**Work to be completed**
What is wanted is an exact copy of the lines from the top of the listing through the line containing "cp $R/1_2_yosys.v $WORK/standard_synth.v".

**Task data**
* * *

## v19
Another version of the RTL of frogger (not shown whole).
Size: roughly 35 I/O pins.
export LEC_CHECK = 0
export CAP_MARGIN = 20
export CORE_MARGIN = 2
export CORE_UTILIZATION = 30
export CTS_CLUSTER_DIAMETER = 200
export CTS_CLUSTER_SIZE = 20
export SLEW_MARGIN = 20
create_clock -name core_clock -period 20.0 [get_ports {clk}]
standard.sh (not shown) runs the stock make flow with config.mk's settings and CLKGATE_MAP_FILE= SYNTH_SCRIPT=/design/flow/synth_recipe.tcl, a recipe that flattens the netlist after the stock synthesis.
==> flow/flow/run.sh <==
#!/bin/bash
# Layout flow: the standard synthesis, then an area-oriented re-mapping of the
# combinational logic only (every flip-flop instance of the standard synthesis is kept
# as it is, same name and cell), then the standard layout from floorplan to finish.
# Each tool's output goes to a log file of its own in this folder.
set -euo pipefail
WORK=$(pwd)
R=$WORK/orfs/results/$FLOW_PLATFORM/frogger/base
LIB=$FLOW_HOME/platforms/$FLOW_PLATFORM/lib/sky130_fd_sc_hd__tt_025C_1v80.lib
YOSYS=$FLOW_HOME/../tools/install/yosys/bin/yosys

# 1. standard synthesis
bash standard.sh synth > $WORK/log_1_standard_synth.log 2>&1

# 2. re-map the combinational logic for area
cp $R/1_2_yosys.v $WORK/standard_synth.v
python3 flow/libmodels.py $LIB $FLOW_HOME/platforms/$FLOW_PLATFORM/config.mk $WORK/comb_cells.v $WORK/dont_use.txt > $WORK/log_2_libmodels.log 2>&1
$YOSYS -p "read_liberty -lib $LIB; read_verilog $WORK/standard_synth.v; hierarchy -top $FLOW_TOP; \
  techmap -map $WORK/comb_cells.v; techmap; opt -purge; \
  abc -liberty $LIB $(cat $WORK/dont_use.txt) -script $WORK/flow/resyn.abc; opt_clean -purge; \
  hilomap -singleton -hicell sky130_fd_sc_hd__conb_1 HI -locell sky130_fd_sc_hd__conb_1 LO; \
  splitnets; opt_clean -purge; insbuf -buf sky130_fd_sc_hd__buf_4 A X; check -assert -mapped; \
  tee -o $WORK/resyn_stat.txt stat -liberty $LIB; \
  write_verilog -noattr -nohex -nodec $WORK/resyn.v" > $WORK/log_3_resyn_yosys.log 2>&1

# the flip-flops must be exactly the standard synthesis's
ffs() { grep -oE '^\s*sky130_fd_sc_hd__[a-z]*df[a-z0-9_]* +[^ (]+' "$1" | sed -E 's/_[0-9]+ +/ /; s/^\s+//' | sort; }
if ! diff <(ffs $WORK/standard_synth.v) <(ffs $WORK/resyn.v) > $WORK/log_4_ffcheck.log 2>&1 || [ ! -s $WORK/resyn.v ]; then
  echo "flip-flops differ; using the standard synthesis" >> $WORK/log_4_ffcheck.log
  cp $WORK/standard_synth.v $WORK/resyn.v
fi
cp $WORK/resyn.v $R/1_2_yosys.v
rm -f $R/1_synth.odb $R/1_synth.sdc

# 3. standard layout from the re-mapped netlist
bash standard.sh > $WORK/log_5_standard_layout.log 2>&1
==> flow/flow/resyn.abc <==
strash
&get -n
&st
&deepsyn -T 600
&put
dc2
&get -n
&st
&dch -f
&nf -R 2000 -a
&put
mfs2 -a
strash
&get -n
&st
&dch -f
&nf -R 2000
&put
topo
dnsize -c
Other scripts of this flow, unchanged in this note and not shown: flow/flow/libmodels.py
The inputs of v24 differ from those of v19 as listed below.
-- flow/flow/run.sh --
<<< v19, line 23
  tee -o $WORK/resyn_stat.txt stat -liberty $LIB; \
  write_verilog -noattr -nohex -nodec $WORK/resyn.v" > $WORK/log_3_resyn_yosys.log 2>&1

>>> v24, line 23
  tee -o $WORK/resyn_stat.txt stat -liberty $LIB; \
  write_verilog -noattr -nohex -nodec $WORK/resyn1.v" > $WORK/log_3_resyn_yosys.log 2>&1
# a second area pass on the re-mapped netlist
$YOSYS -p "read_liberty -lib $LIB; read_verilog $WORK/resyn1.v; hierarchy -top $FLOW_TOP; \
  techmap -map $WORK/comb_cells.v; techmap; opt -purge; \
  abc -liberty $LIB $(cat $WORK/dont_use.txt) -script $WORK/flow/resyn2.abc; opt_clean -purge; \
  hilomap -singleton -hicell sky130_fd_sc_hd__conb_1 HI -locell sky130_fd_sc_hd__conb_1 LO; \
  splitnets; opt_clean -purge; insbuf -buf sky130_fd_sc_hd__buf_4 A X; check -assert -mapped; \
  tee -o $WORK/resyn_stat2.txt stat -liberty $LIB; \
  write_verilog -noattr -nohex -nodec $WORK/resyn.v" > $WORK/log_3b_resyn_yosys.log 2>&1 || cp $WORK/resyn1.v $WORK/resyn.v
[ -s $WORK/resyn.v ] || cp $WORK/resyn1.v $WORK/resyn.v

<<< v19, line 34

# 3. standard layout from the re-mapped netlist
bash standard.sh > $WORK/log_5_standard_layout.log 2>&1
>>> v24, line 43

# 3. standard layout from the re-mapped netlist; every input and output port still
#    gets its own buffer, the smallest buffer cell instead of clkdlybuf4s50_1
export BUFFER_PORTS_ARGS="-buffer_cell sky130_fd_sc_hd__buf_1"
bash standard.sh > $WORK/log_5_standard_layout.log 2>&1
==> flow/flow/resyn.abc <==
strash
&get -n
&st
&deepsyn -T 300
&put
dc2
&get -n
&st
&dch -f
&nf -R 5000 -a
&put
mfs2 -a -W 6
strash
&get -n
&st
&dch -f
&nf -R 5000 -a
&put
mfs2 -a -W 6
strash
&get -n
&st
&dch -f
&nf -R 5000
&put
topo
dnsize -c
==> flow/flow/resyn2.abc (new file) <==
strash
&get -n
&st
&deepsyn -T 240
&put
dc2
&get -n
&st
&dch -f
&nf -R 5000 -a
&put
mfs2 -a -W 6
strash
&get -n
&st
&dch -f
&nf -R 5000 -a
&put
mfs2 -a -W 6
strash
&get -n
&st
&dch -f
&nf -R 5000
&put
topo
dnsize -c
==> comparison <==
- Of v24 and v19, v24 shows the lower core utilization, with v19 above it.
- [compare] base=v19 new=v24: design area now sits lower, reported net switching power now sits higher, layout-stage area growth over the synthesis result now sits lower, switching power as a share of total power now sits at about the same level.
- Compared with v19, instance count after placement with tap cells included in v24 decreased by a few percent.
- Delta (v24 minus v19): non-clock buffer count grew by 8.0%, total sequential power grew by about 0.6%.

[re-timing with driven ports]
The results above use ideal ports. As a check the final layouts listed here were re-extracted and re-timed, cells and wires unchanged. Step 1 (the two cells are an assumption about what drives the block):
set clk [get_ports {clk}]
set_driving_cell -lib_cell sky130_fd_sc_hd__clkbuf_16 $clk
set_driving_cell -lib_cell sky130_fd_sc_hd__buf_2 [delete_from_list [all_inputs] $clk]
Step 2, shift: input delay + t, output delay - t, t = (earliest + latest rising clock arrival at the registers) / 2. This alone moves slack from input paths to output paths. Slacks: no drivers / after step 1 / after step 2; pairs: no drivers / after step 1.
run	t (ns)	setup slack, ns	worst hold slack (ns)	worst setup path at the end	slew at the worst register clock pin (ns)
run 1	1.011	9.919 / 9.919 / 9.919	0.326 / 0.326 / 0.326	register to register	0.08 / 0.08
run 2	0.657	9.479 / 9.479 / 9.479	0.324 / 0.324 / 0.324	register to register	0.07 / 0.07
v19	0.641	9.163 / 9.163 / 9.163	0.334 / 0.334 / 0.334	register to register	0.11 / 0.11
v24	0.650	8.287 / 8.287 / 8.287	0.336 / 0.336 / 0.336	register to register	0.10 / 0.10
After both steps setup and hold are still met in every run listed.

**Answer to the problem**
* * *

## v19
Another version of the RTL of frogger (not shown whole).
Size: roughly 35 I/O pins.
export LEC_CHECK = 0
export CAP_MARGIN = 20
export CORE_MARGIN = 2
export CORE_UTILIZATION = 30
export CTS_CLUSTER_DIAMETER = 200
export CTS_CLUSTER_SIZE = 20
export SLEW_MARGIN = 20
create_clock -name core_clock -period 20.0 [get_ports {clk}]
standard.sh (not shown) runs the stock make flow with config.mk's settings and CLKGATE_MAP_FILE= SYNTH_SCRIPT=/design/flow/synth_recipe.tcl, a recipe that flattens the netlist after the stock synthesis.
==> flow/flow/run.sh <==
#!/bin/bash
# Layout flow: the standard synthesis, then an area-oriented re-mapping of the
# combinational logic only (every flip-flop instance of the standard synthesis is kept
# as it is, same name and cell), then the standard layout from floorplan to finish.
# Each tool's output goes to a log file of its own in this folder.
set -euo pipefail
WORK=$(pwd)
R=$WORK/orfs/results/$FLOW_PLATFORM/frogger/base
LIB=$FLOW_HOME/platforms/$FLOW_PLATFORM/lib/sky130_fd_sc_hd__tt_025C_1v80.lib
YOSYS=$FLOW_HOME/../tools/install/yosys/bin/yosys

# 1. standard synthesis
bash standard.sh synth > $WORK/log_1_standard_synth.log 2>&1

# 2. re-map the combinational logic for area
cp $R/1_2_yosys.v $WORK/standard_synth.v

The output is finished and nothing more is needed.